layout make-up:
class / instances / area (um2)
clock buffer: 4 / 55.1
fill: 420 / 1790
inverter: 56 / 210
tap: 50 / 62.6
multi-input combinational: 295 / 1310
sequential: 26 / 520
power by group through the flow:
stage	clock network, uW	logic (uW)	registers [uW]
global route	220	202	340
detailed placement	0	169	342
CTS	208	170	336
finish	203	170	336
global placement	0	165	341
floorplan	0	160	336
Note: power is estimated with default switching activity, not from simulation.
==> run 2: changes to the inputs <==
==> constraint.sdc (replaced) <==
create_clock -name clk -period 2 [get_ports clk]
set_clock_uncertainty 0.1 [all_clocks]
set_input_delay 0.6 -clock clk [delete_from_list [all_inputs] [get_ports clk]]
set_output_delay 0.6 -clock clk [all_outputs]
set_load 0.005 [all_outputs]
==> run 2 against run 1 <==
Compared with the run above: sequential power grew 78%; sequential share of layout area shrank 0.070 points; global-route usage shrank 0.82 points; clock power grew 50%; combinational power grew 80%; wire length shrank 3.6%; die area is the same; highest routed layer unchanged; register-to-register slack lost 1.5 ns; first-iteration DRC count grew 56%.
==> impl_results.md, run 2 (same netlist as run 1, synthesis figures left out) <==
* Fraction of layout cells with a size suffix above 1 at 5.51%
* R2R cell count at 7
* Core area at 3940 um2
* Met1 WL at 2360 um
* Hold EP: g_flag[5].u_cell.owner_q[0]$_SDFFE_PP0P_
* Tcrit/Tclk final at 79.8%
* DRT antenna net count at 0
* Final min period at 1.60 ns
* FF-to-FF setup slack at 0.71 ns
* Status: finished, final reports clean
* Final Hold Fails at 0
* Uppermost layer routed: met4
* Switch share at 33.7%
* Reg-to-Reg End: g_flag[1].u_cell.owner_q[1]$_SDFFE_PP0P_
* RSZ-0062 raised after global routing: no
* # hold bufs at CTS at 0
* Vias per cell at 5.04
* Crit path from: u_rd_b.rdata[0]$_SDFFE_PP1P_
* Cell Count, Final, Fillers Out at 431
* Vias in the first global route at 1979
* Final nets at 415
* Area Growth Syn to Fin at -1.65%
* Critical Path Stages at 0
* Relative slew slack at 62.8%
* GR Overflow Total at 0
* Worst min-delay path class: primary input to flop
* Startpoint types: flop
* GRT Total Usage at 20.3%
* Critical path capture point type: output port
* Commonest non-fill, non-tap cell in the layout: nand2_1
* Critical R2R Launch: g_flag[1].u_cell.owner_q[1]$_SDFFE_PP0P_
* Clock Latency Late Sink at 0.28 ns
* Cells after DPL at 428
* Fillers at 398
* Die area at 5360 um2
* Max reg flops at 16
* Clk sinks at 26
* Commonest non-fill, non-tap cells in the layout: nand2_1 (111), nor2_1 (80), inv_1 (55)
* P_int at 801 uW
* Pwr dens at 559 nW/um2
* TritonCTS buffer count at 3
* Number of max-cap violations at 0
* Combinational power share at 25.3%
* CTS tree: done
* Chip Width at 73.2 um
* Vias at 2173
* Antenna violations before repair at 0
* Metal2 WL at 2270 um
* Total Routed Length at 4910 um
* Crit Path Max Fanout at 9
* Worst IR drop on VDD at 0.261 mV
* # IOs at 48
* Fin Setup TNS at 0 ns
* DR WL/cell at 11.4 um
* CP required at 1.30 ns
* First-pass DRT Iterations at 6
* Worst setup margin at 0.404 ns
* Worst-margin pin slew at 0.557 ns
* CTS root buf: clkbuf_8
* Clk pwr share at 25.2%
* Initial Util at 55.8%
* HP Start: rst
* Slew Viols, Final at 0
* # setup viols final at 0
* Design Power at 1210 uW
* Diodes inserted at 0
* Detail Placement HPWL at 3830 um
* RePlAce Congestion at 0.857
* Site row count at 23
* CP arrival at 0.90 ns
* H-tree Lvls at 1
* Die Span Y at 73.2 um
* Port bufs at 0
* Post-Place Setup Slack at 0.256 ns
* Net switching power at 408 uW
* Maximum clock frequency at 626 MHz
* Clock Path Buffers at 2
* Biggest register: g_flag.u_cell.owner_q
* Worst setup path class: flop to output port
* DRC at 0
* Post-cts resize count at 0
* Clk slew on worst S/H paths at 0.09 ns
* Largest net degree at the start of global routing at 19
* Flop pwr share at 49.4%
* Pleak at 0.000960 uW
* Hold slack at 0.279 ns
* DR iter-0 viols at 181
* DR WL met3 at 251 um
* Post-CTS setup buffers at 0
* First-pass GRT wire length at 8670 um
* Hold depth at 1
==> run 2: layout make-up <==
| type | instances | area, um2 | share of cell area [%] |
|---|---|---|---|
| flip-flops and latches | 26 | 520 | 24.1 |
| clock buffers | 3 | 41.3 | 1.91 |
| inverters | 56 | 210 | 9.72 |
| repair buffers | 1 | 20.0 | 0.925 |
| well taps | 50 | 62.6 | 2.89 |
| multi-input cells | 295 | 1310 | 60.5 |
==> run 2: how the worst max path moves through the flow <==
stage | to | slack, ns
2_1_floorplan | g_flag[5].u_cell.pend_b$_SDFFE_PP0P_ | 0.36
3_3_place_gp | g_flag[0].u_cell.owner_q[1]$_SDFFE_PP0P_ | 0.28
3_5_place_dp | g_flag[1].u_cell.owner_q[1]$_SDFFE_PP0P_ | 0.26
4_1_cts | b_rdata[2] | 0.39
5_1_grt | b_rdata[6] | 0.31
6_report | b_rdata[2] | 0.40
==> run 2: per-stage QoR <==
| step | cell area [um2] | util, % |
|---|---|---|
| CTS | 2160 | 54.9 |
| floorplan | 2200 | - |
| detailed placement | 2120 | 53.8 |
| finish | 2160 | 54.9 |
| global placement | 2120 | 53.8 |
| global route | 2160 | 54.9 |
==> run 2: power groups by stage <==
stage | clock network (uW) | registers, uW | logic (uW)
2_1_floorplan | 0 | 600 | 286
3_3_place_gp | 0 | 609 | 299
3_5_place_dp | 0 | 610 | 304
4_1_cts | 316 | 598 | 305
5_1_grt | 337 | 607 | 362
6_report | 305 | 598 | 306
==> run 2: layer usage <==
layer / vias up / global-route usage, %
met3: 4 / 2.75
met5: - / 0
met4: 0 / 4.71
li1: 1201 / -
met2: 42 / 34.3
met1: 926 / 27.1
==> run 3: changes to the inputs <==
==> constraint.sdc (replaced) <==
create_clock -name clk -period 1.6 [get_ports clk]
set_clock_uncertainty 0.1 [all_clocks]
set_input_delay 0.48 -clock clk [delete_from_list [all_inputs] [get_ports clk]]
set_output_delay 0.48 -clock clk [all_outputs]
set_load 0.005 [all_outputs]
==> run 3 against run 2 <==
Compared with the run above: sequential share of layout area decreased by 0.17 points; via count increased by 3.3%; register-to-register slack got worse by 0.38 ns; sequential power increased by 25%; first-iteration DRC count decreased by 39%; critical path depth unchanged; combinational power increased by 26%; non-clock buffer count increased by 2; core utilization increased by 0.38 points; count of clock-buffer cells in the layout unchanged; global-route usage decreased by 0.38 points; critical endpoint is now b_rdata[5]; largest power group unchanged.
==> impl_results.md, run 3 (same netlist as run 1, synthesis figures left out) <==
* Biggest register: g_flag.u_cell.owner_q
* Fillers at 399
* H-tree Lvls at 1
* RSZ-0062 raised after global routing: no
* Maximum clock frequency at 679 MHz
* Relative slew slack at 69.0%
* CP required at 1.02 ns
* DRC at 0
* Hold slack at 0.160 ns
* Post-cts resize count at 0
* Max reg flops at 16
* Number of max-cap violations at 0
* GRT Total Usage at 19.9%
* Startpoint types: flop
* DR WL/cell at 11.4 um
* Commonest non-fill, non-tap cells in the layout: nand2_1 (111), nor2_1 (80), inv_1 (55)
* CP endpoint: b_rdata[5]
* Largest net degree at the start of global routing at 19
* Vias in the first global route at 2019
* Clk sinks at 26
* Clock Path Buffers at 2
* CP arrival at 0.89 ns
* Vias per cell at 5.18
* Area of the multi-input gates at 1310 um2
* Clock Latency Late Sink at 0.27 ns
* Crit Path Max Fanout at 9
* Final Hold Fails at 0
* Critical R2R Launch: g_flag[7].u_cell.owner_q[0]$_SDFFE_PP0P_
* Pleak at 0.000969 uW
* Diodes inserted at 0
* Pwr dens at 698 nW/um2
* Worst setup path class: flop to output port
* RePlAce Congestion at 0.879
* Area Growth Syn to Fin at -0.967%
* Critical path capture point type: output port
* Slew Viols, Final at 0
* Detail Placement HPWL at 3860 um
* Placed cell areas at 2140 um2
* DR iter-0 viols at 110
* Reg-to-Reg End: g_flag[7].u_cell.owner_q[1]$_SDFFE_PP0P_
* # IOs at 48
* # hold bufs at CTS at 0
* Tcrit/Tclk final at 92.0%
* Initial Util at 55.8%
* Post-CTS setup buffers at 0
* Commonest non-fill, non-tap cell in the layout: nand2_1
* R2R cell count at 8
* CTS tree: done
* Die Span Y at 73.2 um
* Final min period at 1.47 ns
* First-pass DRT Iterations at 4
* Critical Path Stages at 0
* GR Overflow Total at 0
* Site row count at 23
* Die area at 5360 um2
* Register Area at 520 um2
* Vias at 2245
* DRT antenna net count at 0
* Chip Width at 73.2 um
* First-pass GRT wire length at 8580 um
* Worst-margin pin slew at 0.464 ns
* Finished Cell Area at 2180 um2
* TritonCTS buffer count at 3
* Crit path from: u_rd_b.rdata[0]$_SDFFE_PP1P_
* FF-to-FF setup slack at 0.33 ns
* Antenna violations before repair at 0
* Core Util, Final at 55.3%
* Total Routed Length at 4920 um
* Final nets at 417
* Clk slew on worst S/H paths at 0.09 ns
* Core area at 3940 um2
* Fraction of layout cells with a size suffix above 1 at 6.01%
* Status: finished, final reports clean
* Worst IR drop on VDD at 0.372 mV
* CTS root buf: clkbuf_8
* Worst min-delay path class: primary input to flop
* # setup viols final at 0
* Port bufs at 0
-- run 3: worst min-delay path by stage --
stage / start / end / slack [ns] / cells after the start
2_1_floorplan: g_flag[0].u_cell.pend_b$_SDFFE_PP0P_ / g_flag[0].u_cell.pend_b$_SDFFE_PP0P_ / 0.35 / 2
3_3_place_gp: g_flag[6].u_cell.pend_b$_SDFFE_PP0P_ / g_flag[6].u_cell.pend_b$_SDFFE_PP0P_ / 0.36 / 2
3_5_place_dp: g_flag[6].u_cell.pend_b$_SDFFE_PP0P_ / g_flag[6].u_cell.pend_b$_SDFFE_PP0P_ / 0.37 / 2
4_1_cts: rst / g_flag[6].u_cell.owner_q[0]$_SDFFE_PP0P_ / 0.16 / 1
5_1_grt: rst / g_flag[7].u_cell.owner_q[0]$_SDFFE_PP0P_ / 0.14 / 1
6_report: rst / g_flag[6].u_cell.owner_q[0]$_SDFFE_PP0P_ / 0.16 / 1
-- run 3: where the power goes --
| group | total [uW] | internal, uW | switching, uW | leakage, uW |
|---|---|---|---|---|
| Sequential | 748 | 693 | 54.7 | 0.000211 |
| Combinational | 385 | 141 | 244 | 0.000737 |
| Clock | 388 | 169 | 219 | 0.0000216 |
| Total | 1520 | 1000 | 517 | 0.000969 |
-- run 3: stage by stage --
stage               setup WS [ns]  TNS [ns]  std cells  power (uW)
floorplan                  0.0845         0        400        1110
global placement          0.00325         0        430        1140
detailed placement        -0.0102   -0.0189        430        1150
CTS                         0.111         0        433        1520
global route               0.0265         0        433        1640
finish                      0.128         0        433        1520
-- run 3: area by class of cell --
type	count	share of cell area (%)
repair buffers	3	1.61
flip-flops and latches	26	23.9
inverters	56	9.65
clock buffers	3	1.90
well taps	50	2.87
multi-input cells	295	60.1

* * *

■ Instructions for the task
Take from the material above the lines running from the one with "at 0.557 ns" through the one with "at 0.256 ns", and repeat them exactly, with nothing else.

■ Task output
* Worst-margin pin slew at 0.557 ns
* CTS root buf: clkbuf_8
* Clk pwr share at 25.2%
* Initial Util at 55.8%
* HP Start: rst
* Slew Viols, Final at 0
* # setup viols final at 0
* Design Power at 1210 uW
* Diodes inserted at 0
* Detail Placement HPWL at 3830 um
* RePlAce Congestion at 0.857
* Site row count at 23
* CP arrival at 0.90 ns
* H-tree Lvls at 1
* Die Span Y at 73.2 um
* Port bufs at 0
* Post-Place Setup Slack at 0.256 ns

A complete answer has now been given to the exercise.